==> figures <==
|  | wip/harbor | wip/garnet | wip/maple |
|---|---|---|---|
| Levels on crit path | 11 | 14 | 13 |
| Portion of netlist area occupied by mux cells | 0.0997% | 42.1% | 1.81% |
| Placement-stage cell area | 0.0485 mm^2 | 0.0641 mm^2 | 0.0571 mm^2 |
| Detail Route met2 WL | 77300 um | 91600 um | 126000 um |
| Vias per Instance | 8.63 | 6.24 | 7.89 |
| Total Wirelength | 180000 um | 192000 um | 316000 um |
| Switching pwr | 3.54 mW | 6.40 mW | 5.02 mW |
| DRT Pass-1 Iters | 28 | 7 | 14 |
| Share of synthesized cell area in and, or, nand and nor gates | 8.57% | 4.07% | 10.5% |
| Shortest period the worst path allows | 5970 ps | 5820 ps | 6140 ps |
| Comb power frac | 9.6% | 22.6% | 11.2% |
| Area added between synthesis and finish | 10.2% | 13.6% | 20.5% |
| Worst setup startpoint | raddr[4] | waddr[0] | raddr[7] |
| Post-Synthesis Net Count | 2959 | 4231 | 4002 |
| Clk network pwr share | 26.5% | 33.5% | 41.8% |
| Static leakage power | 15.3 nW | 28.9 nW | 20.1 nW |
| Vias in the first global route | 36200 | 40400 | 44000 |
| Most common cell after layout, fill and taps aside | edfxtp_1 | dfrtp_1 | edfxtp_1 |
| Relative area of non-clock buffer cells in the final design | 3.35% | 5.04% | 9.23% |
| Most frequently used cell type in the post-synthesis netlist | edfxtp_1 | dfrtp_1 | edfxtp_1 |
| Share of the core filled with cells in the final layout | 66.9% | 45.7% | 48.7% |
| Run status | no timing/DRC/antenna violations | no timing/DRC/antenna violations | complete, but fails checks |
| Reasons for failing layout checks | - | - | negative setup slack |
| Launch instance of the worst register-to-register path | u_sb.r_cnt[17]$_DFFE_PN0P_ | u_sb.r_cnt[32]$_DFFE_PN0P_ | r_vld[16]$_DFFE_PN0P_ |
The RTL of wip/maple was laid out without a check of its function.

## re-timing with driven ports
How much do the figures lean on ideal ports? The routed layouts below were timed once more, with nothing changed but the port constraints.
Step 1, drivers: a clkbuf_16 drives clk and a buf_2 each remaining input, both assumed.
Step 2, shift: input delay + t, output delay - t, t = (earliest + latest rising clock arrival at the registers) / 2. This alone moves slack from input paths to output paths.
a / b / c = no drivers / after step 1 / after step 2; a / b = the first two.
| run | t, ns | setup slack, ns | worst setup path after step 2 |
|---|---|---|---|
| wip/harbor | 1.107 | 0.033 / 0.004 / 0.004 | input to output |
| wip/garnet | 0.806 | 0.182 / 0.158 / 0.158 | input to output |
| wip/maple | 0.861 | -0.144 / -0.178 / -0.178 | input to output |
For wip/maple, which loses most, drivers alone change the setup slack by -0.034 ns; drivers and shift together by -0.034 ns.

+---+

**WHAT YOU HAVE TO DO**.
All lines with the word "input" must be located in the data and copied.

**THE ANSWER**.
Step 1, drivers: a clkbuf_16 drives clk and a buf_2 each remaining input, both assumed.
Step 2, shift: input delay + t, output delay - t, t = (earliest + latest rising clock arrival at the registers) / 2. This alone moves slack from input paths to output paths.
| wip/harbor | 1.107 | 0.033 / 0.004 / 0.004 | input to output |
| wip/garnet | 0.806 | 0.182 / 0.158 / 0.158 | input to output |
| wip/maple | 0.861 | -0.144 / -0.178 / -0.178 | input to output |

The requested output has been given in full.